Świątynia Jutrzenki

Obrazek

Ponura i zabłocona miejscowość położona wśród bagien, a przy najważniejszym temerskim szlaku handlowym. Utrzymująca się z ceł i danin, dająca zatrudnienie armii poborców i mierników. Pozostałe przychody pochodzą z podmiejskich salin i rybnych stawów.


Dziki Gon
Awatar użytkownika
Posty: 2401
Rejestracja: 18 mar 2018, 4:22

Świątynia Jutrzenki

Post autor: Dziki Gon » 29 sty 2021, 21:11

Obrazek Nieco w głąb miasta, prowadząca od zachodniej miejskiej bramy Ulica Stawowa rozszerza się za sprawą niewielkiego, otoczonego niewysokim murkiem i okolicznymi domkami placyku z samotną lipą w centrum.
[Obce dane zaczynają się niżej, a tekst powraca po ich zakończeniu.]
Context: an optimization exercise on an open-source flow, tuned for small area, a short achievable clock period and few clock cycles. The choices shown serve that exercise and are no tape-out recipe.
In this exercise RTL edits were held to simulation tests only and were not proved equivalent to the original.
Power figures rest on the tool's default switching activity, not on a simulated workload.

== job 1881 ==
// buffet_top
module buffet_top (
    input  logic                  clk,
    input  logic                  nreset_i,
    input  logic                  push_valid_i,
    input  buffet_pkg::data_t     push_data_i,
    input  logic                  credit_req_i,
    output logic                  credit_valid_o,
    output buffet_pkg::count_t    credit_o,
    input  logic                  read_valid_i,
    input  buffet_pkg::read_req_t read_req_i,
    output logic                  read_ready_o,
    output logic                  read_data_valid_o,
    output buffet_pkg::data_t     read_data_o,
    input  logic                  read_data_ready_i,
    input  logic                  update_valid_i,
    input  buffet_pkg::idx_t      update_offset_i,
    input  buffet_pkg::data_t     update_data_i
);
==> flow/config.mk <==
export PLATFORM = sky130hd
export DESIGN_NAME = buffet_top
export DESIGN_NICKNAME = buffet_top
export VERILOG_FILES = /design/flow/design.v
export SDC_FILE = /design/flow/constraint.sdc
export NUM_CORES = 4
export LEC_CHECK = 0
export ABC_CLOCK_PERIOD_IN_PS = 2200
export CAP_MARGIN = 20
export CORE_MARGIN = 2
export CORE_UTILIZATION = 65
export CTS_CLUSTER_DIAMETER = 80
export CTS_CLUSTER_SIZE = 24
export SETUP_SLACK_MARGIN = 2.25
export SLEW_MARGIN = 20
==> flow/constraint.sdc <==
create_clock -name core_clock -period 4.4 [get_ports {clk}]
set_input_delay 0.8800 -clock core_clock [delete_from_list [all_inputs] [get_ports {clk}]]
set_output_delay 0.8800 -clock core_clock [all_outputs]
set_load 0.01 [all_outputs]
standard.sh (not shown) runs the stock make flow with config.mk's settings and CLKGATE_MAP_FILE= SYNTH_SCRIPT=/design/flow/synth_recipe.tcl, a recipe that flattens the netlist after the stock synthesis.
==> flow/flow/run.sh <==
#!/bin/bash
# The standard layout, with three changes to how it is made: adders
# are left to ABC as plain gates (no full/half adder cells), sizing may
# change a cell's footprint, and the port buffers are buf_4 cells.
# make's output goes to make.log; each ORFS step keeps its own log under
# orfs/logs
set -euo pipefail
bash standard.sh ADDER_MAP_FILE= MATCH_CELL_FOOTPRINT=0 \
    "BUFFER_PORTS_ARGS=-buffer_cell sky130_fd_sc_hd__buf_4" finish > make.log 2>&1
Testbench counts of job 1881, summed over its fixed seeds: cycles 9,660.
Input changes introduced in job 5130 (baseline for comparison: job 1881):
diff --git a/flow/config.mk b/flow/config.mk
--- a/flow/config.mk
+++ b/flow/config.mk
@@ -11 +11 @@
-export CORE_UTILIZATION = 65
+export CORE_UTILIZATION = 70
--- outcome ---
Diff job 5130 and job 1881: effective utilization at floorplan lower in job 1881
Setup slack: job 5130 vs job 1881 down 0.011 ns
On maximum VDD drop, job 1881 loses to job 5130.
Comparing job 5130 and job 1881, number of standard-cell rows in the floorplan is lower on job 5130.
Job 5130 has design area above what job 1881 had.
Job 5130 against job 1881: number of buffers other than clock buffers in the final layout picked up an extra 27; multi-input logic cell count neither gained nor lost much; count of non-CTS inverters in the layout picked up an extra 1.
Inputs modified between job 5130 and job 1088:
diff --git a/flow/config.mk b/flow/config.mk
--- a/flow/config.mk
+++ b/flow/config.mk
@@ -11 +11 @@
-export CORE_UTILIZATION = 70
+export CORE_UTILIZATION = 62
@@ -13 +13 @@
-export CTS_CLUSTER_SIZE = 24
+export CTS_CLUSTER_SIZE = 20
Findings:
- Job 1088 vs. job 5130: combinational-cell power consumption went down, half-perimeter wire length after detailed placement went up.
- Job 1088 against job 5130: final-layout worst hold slack saw an increase; number of hold violations in the final report saw little to no change; antenna violation net count after detailed routing saw little to no change; switching share of power saw a decrease; clock skew saw a decrease.
- Across both runs, post-route clock period utilization was higher for job 1088 than for job 5130.
- The total detailed-routing wirelength of job 1088 falls short of that of job 5130 by 0.82%.
- Between job 1088 and job 5130, it is job 1088 whose number of non-clock buffers is lower, by 9.0%.
- Relative to job 5130, width of the die increased by about 6% in job 1088.
For job 4427, these inputs were changed with respect to job 1088:
diff --git a/flow/flow/run.sh b/flow/flow/run.sh
--- a/flow/flow/run.sh
+++ b/flow/flow/run.sh
@@ -4 +4 @@
-# change a cell's footprint, and the port buffers are buf_4 cells.
+# change a cell's footprint, and the port buffers are buf_2 cells.
@@ -9 +9 @@
-    "BUFFER_PORTS_ARGS=-buffer_cell sky130_fd_sc_hd__buf_4" finish > make.log 2>&1
+    "BUFFER_PORTS_ARGS=-buffer_cell sky130_fd_sc_hd__buf_2" finish > make.log 2>&1
diff --git a/flow/config.mk b/flow/config.mk
--- a/flow/config.mk
+++ b/flow/config.mk
@@ -11 +11 @@
-export CORE_UTILIZATION = 62
+export CORE_UTILIZATION = 65
@@ -13 +13 @@
-export CTS_CLUSTER_SIZE = 20
+export CTS_CLUSTER_SIZE = 24
## What came out
- The run showing the greater proportion of total power due to net switching is job 4427.
- Per the comparison of job 4427 with job 1088, starting density of the core climbed 3.3 points, storage element area level, setup slack of the most critical reg-to-reg path down 0.18 ns.
- The sequential fraction of total cell area of job 1088 and that of job 4427 are within noise of each other.
- Job 4427 vs job 1088: total wire length up in job 4427
- Highest clock rate | job 4427 below job 1088
- In the reports for job 1088 and job 4427, the larger sequential share of power belongs to job 4427.
- The higher total CTS buffers of job 1088 and job 4427 is in job 1088.
- On worst setup slack, the lower figure sits with job 4427, not job 1088.
- Re part of the power in the clock network: job 1088 and job 4427 aren't equal, and the higher value belongs to job 1088.

separate check: timing with driven ports:
In the flow no input, the clock included, has a driving cell. The finished layouts below were timed again as built, in two steps. Step 1 sets driving cells, clkbuf_16 on the clock port and buf_2 on the other inputs (assumed; they add their load-dependent delay and slew). Step 2 adds t to the input delays and takes it off the output delays; t is the mean of the earliest and latest rising clock arrival at the registers after step 1. Input paths then give back, and output paths get back, about the clock's delay inside the block. a / b / c = ideal / step 1 / step 2; a / b = the first two.
run | t, ns | setup WS [ns] | worst setup path after step 2 | worst data-port slew with drivers (ns) | pins driven straight from the clock port
job 1881 | 0.639 | 2.217 / 2.159 / 1.663 | input to register | 0.09 | 1
job 5130 | 0.633 | 2.205 / 2.148 / 1.609 | input to register | 0.06 | 1
job 1088 | 0.649 | 2.124 / 2.124 / 1.536 | input to register | 0.06 | 1
job 4427 | 0.649 | 1.948 / 1.948 / 1.463 | input to register | 0.08 | 1
After both steps setup and hold are still met in every run listed. The setup slack of job 5130, which loses most, moves by -0.057 ns with the drivers and by -0.596 ns with both steps.
What follows belongs to an exercise in optimizing a design on an open flow for small area, a short achievable clock period and few clock cycles per item; a production flow would make more cautious choices. Only simulation tests tie the RTL to the original design; equivalence was not proved.

==> inputs of run a <==
==> flow/design.v <==
package sm3_expnd_pkg;
    typedef logic [32-1:0] sm3_word_t;
endpackage
`timescale 1ns/1ps
module sm3_expnd_ctrl (
    input  logic clk,
    input  logic rst_n,
    input  logic pad_vld_i,
    input  logic pad_lst_i,
    output logic pad_rdy_o,
    output logic sel_exp_o,      
    output logic sel_pad_o,      
    output logic expnd_vld_o,
    output logic expnd_lst_o
);
    logic [6:0] idx_q;       
    logic [3:0] dbt_q;       
    logic       done_q;      
    logic       fin_q;       
    logic       lst_q;       
    logic       lsto_q;
    logic loading;
    logic aligned;
    logic pad_acc;
    logic str_vld;
    assign loading = (idx_q[6:4] == 3'd0);
    assign aligned = loading && (dbt_q == 4'd0);
    assign pad_rdy_o = aligned;
    assign pad_acc   = pad_vld_i && aligned;
    assign str_vld = aligned && !done_q && (idx_q >= 7'(5));
    assign sel_exp_o   = !loading;
    assign sel_pad_o   = aligned;
    assign expnd_vld_o = !loading || fin_q || str_vld;
    assign expnd_lst_o = lsto_q;
    always_ff @(posedge clk or negedge rst_n) begin
        if (!rst_n) begin
            idx_q  <= '0;
            dbt_q  <= '0;
            done_q <= 1'b0;
            fin_q  <= 1'b0;
            lst_q  <= 1'b0;
            lsto_q <= 1'b0;
        end else begin
            fin_q  <= 1'b0;
            lsto_q <= 1'b0;
            if (!loading) begin
                if (idx_q == 7'(67)) begin
                    idx_q  <= '0;
                    fin_q  <= 1'b1;
                    lsto_q <= lst_q;
                end else begin
                    idx_q <= idx_q + 7'd1;
                end
            end else if (pad_acc) begin
                idx_q  <= idx_q + 7'd1;
                done_q <= 1'b0;
                lst_q  <= (lst_q && idx_q != 7'd0) || pad_lst_i;
            end else if (idx_q != 7'd0) begin
                dbt_q  <= dbt_q + 4'd1;
                done_q <= done_q || str_vld;
            end
        end
    end
endmodule
`timescale 1ns/1ps
module sm3_word_window (
    input  logic                     clk,
    input  logic                     sel_exp_i,
    input  logic                     sel_pad_i,
    input  sm3_expnd_pkg::sm3_word_t pad_d_i,
    output sm3_expnd_pkg::sm3_word_t wj_o,
    output sm3_expnd_pkg::sm3_word_t wjj_o
);
    localparam int NEWEST = 16 - 1;
    sm3_expnd_pkg::sm3_word_t win_q [16];
    sm3_expnd_pkg::sm3_word_t mix_word;
    sm3_expnd_pkg::sm3_word_t exp_word;
    sm3_expnd_pkg::sm3_word_t push_word;
    function automatic sm3_expnd_pkg::sm3_word_t rotl(input sm3_expnd_pkg::sm3_word_t x, input int unsigned n);
        rotl = (x << n) | (x >> (32 - n));
    endfunction
    function automatic sm3_expnd_pkg::sm3_word_t p1(input sm3_expnd_pkg::sm3_word_t x);
        p1 = x ^ rotl(x, 15) ^ rotl(x, 23);
    endfunction
    assign mix_word = win_q[0] ^ win_q[7] ^ rotl(win_q[13], 15);
    assign exp_word = p1(mix_word) ^ rotl(win_q[3], 7) ^ win_q[10];
    assign push_word = sel_exp_i ? exp_word : (sel_pad_i ? pad_d_i : win_q[0]);
    always_ff @(posedge clk) begin
        for (int i = 0; i < NEWEST; i++) begin
            win_q[i] <= win_q[i + 1];
        end
        win_q[NEWEST] <= push_word;
    end
    assign wj_o  = win_q[NEWEST - 4];
    assign wjj_o = win_q[NEWEST - 4] ^ win_q[NEWEST];   
endmodule
`timescale 1ns/1ps
module sm3_expnd_top (
    input  logic      clk,
    input  logic      rst_n,
    input  sm3_expnd_pkg::sm3_word_t pad_d_i,
    input  logic      pad_vld_i,
    input  logic      pad_lst_i,
    output logic      pad_rdy_o,
    output sm3_expnd_pkg::sm3_word_t wj_o,
    output sm3_expnd_pkg::sm3_word_t wjj_o,
    output logic      expnd_vld_o,
    output logic      expnd_lst_o
);
    logic sel_exp;
    logic sel_pad;
    sm3_expnd_ctrl u_ctrl (
        .clk         (clk),
        .rst_n       (rst_n),
        .pad_vld_i   (pad_vld_i),
        .pad_lst_i   (pad_lst_i),
        .pad_rdy_o   (pad_rdy_o),
        .sel_exp_o   (sel_exp),
        .sel_pad_o   (sel_pad),
        .expnd_vld_o (expnd_vld_o),
        .expnd_lst_o (expnd_lst_o)
    );
    sm3_word_window u_window (
        .clk       (clk),
        .sel_exp_i (sel_exp),
        .sel_pad_i (sel_pad),
        .pad_d_i   (pad_d_i),
        .wj_o      (wj_o),
        .wjj_o     (wjj_o)
    );
endmodule
==> flow/run.sh <==
#!/bin/bash
# synth_recipe.tcl (not shown) runs the flow's synth.tcl, then flattens the netlist and writes it again
# the make line also repeats each setting of config.mk as NAME=value (left out here)
make -C /OpenROAD-flow-scripts/flow DESIGN_CONFIG=/design/flow/config.mk WORK_HOME=/design/flow/orfs CLKGATE_MAP_FILE= SYNTH_SCRIPT=/design/flow/synth_recipe.tcl finish
==> flow/config.mk <==
export PLATFORM = sky130hd
export DESIGN_NAME = sm3_expnd_top
export DESIGN_NICKNAME = sm3_expnd_top
export VERILOG_FILES = /design/flow/design.v
export SDC_FILE = /design/flow/constraint.sdc
export NUM_CORES = 4
export LEC_CHECK = 0
export CAP_MARGIN = 20
export CORE_MARGIN = 2
export CORE_UTILIZATION = 40
export SLEW_MARGIN = 20
==> flow/constraint.sdc <==
create_clock -name core_clock -period 3.5 [get_ports {clk}]
set_input_delay 0.7000 -clock core_clock [delete_from_list [all_inputs] [get_ports {clk}]]
set_output_delay 0.7000 -clock core_clock [all_outputs]
set_load 0.01 [all_outputs]
==> inputs of run b, as changes to run a <==
==> flow/design.v, changed modules only <==
module sm3_expnd_ctrl (
    input  logic clk,
    input  logic rst_n,
    input  logic pad_vld_i,
    input  logic pad_lst_i,
    output logic pad_rdy_o,
    output logic sel_exp_o,      
    output logic sel_wexp_o,     
    output logic sel_pad_o,      
    output logic expnd_vld_o,
    output logic expnd_lst_o
);
    logic [6:0] idx_q;       
    logic [3:0] dbt_q;       
    logic       done_q;      
    logic       lst_q;       
    logic       tlst_q;      
    logic       lsto_q;
    logic       rdy_q;       
    logic       exp_q;       
    logic       wexp_q;      
    logic       vld_q;
    logic       selp_q;      
    logic [3:0] tail_q;      
    logic       f_end_q;     
    logic       f_w15_q;     
    logic       f_idx0_q;    
    logic       f_ge4_q;     
    logic       f_ge5_q;     
    logic       f_dbt15_q;   
    logic       pad_acc;
    logic       inc;         
    logic       wrap;        
    logic       turn;        
    logic       rdy_d;
    logic       exp_d;
    logic       vld_d;
    logic [3:0] tail_d;
    assign pad_acc = pad_vld_i && rdy_q;
    assign inc     = exp_q || pad_acc;
    assign wrap    = exp_q && f_end_q;
    assign turn    = !exp_q && !pad_acc && !f_idx0_q;
    assign tail_d  = {tail_q[2:0], wrap};
    always_comb begin
        if (exp_q) begin
            exp_d = !f_end_q;
            rdy_d = f_end_q;
            vld_d = 1'b1;                        
        end else if (rdy_q) begin
            exp_d = pad_vld_i && f_w15_q;
            rdy_d = pad_vld_i ? !f_w15_q : f_idx0_q;
            vld_d = pad_vld_i && f_ge4_q;
        end else begin
            exp_d = 1'b0;
            rdy_d = f_idx0_q || f_dbt15_q;       
            vld_d = f_dbt15_q && f_ge5_q && !done_q;
        end
    end
    always_ff @(posedge clk or negedge rst_n) begin
        if (!rst_n) begin
            idx_q     <= '0;
            dbt_q     <= '0;
            done_q    <= 1'b0;
            lst_q     <= 1'b0;
            tlst_q    <= 1'b0;
            lsto_q    <= 1'b0;
            rdy_q     <= 1'b0;    
            selp_q    <= 1'b0;
            exp_q     <= 1'b0;
            wexp_q    <= 1'b0;
            vld_q     <= 1'b0;
            tail_q    <= '0;
            f_end_q   <= 1'b0;
            f_w15_q   <= 1'b0;
            f_idx0_q  <= 1'b1;
            f_ge4_q   <= 1'b0;
            f_ge5_q   <= 1'b0;
            f_dbt15_q <= 1'b0;
        end else begin
            rdy_q  <= rdy_d;
            selp_q <= rdy_d || exp_d;
            exp_q  <= exp_d;
            wexp_q <= exp_d || (tail_d[2:0] != 3'd0);
            vld_q  <= vld_d || (tail_d[3:1] != 3'd0);
            tail_q <= tail_d;
            lsto_q <= tail_q[2] && tlst_q;
            if (wrap) begin
                tlst_q <= lst_q;
            end
            if (inc) begin
                idx_q     <= wrap ? 7'd0 : idx_q + 7'd1;
                f_end_q   <= (idx_q == 7'(64 - 1));
                f_w15_q   <= (idx_q == 7'd14);
                f_idx0_q  <= wrap;
                f_ge4_q   <= !wrap && (idx_q >= 7'd3);
                f_ge5_q   <= !wrap && (idx_q >= 7'(5 - 1));
            end
            if (turn) begin
                dbt_q     <= dbt_q + 4'd1;
                f_dbt15_q <= (dbt_q == 4'd14);
            end
            if (pad_acc) begin
                done_q <= 1'b0;
                lst_q  <= (lst_q && !f_idx0_q) || pad_lst_i;
            end else if (turn) begin
                done_q <= done_q || vld_q;
            end
        end
    end
    assign pad_rdy_o   = rdy_q;
    assign sel_exp_o   = exp_q;
    assign sel_wexp_o  = wexp_q;
    assign sel_pad_o   = selp_q;
    assign expnd_vld_o = vld_q;
    assign expnd_lst_o = lsto_q;
endmodule
module sm3_word_window (
    input  logic                     clk,
    input  logic                     sel_exp_i,
    input  logic                     sel_wexp_i,
    input  logic                     sel_pad_i,
    input  sm3_expnd_pkg::sm3_word_t pad_d_i,
    output sm3_expnd_pkg::sm3_word_t wj_o,
    output sm3_expnd_pkg::sm3_word_t wjj_o
);
    localparam int NEWEST = 16 - 1;
    sm3_expnd_pkg::sm3_word_t win_q [16];
    sm3_expnd_pkg::sm3_word_t wjj_q;
    sm3_expnd_pkg::sm3_word_t mix_word;
    sm3_expnd_pkg::sm3_word_t exp_word;
    sm3_expnd_pkg::sm3_word_t in_word;
    function automatic sm3_expnd_pkg::sm3_word_t rotl(input sm3_expnd_pkg::sm3_word_t x, input int unsigned n);
        rotl = (x << n) | (x >> (32 - n));
    endfunction
    function automatic sm3_expnd_pkg::sm3_word_t p1(input sm3_expnd_pkg::sm3_word_t x);
        p1 = x ^ rotl(x, 15) ^ rotl(x, 23);
    endfunction
    assign mix_word = win_q[0] ^ win_q[7] ^ rotl(win_q[13], 15);
    assign exp_word = p1(mix_word) ^ rotl(win_q[3], 7) ^ win_q[10];
    assign in_word = sel_pad_i ? pad_d_i : win_q[0];
    always_ff @(posedge clk) begin
        for (int i = 0; i < NEWEST; i++) begin
            win_q[i] <= win_q[i + 1];
        end
        win_q[NEWEST] <= sel_exp_i ? exp_word : in_word;
        wjj_q         <= sel_wexp_i ? (win_q[NEWEST - 3] ^ exp_word)
                                    : (win_q[NEWEST - 3] ^ in_word);
    end
    assign wj_o  = win_q[NEWEST - 4];
    assign wjj_o = wjj_q;   
endmodule
module sm3_expnd_top (
    input  logic      clk,
    input  logic      rst_n,
    input  sm3_expnd_pkg::sm3_word_t pad_d_i,
    input  logic      pad_vld_i,
    input  logic      pad_lst_i,
    output logic      pad_rdy_o,
    output sm3_expnd_pkg::sm3_word_t wj_o,
    output sm3_expnd_pkg::sm3_word_t wjj_o,
    output logic      expnd_vld_o,
    output logic      expnd_lst_o
);
    logic sel_exp;
    logic sel_wexp;
    logic sel_pad;
    sm3_expnd_ctrl u_ctrl (
        .clk         (clk),
        .rst_n       (rst_n),
        .pad_vld_i   (pad_vld_i),
        .pad_lst_i   (pad_lst_i),
        .pad_rdy_o   (pad_rdy_o),
        .sel_exp_o   (sel_exp),
        .sel_wexp_o  (sel_wexp),
        .sel_pad_o   (sel_pad),
        .expnd_vld_o (expnd_vld_o),
        .expnd_lst_o (expnd_lst_o)
    );
    sm3_word_window u_window (
        .clk       (clk),
        .sel_exp_i (sel_exp),
        .sel_wexp_i(sel_wexp),
        .sel_pad_i (sel_pad),
        .pad_d_i   (pad_d_i),
        .wj_o      (wj_o),
        .wjj_o     (wjj_o)
    );
endmodule
==> flow/flow/run.sh (new file) <==
#!/bin/bash
# The standard layout, with every port buffered by a buf_2 instead of the
# buffer buffer_ports picks by itself.
set -euo pipefail
export BUFFER_PORTS_ARGS="-buffer_cell sky130_fd_sc_hd__buf_2"
bash standard.sh finish > standard.log 2>&1
==> flow/standard.sh (new file) <==
#!/bin/bash
# synth_recipe.tcl (not shown) runs the flow's synth.tcl, then flattens the netlist and writes it again
# the make line also repeats each setting of config.mk as NAME=value (left out here)
make -C /OpenROAD-flow-scripts/flow DESIGN_CONFIG=/design/flow/config.mk WORK_HOME=/design/flow/orfs CLKGATE_MAP_FILE= SYNTH_SCRIPT=/design/flow/synth_recipe.tcl "${@:-finish}"
- CORE_UTILIZATION: 40 -> 70
- CTS_CLUSTER_DIAMETER: unset -> 80
- CTS_CLUSTER_SIZE: unset -> 30
- SETUP_SLACK_MARGIN: unset -> 1.7
removed: flow/run.sh
==> results.sh <==
export IMPL_synth_async_reset_ratio_pct=2.846
export IMPL_hold_path_class="reg2reg"
export IMPL_synthAdderAreaFrac_pct=0.4510
export IMPL_pre_cts_slack_ps=731.3
export IMPL_gr_usage_met2_pct=19.67
export IMPL_path_cells="inv_1 > ha_1 > or3_1 > a21oi_1 > nor3b_1 > or3_1 > clkdlybuf4s50_1"
export IMPL_finalNonFillerCells=1518
export IMPL_status="timing/DRC/antenna clean"
(the above is from run a)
Naprzeciw placyku, po lewej stronie biegnącej dalej ulicy stoi zaś świątynia, chyba jedyna w całym Dorian i jak na jedyną — całkiem okazała. Murowana z piaskowcowych i granitowych ciosów, daje świadectwo wieku zarówno stanem elewacji, jak i surową prostotą formy. Od zewnątrz podłużna bryła budynku odróżnia się wznoszącą nad frontem niewielką spiczastą wieżycą wyrastającą z zaostrzonego dachu, po bokach zaś dzięki dźwigających ją rzędach szkarp, pomiędzy którymi zlokalizowano wysokie okna z barwionego szkła, obecnie wyblakłe. Jedyną ozdobą frontowej elewacji świątyni jest niewielka, głębiej osadzona w murze rozeta o prostej formie. Portalem są zwykłe, dwuskrzydłowe żelazne wrota. Przytulne, trójnawowe wnętrze, rozdzielone jest tworzącymi łuki filarami, wiodącymi prosto do prezbiterium z prostym, kutym ołtarzem na tle witraża przedstawiającego święte figury i znaki kultu. Poza nimi w bożnicę przystrajają sporadycznie rozmieszczone płaskorzeźby świętych i obrazy dokonywanych cudów. Całość, zarówno pod względem odprawianego tu rytu oraz urządzenia jest eklektycznym i osobliwym połączeniem lub formą przejściową stylów dwóch pokrewnych, choć różnych wyznań — obrządku krevickiego wzbogaconego elementami kultu Wiecznego Ognia. Pod kaplicą znajduje się także podziemna krypta, podobnie jak sama świątynia — zabytkowa i datowana na kilka wieków. Miejscem opiekuje się lokalny kapłan, wiekowy świątobliwy mąż, pełniący swe obowiązki z konsekwencją i niezrażony opustoszałymi ławami. Tutejsi, zwłaszcza tacy niewyglądający na pobożnych, o wiele chętniej gromadzą się na placu przed świątynią, by w jej cieniu zaznawać nie bliskości sacrum, lecz nader przyziemnych pociech.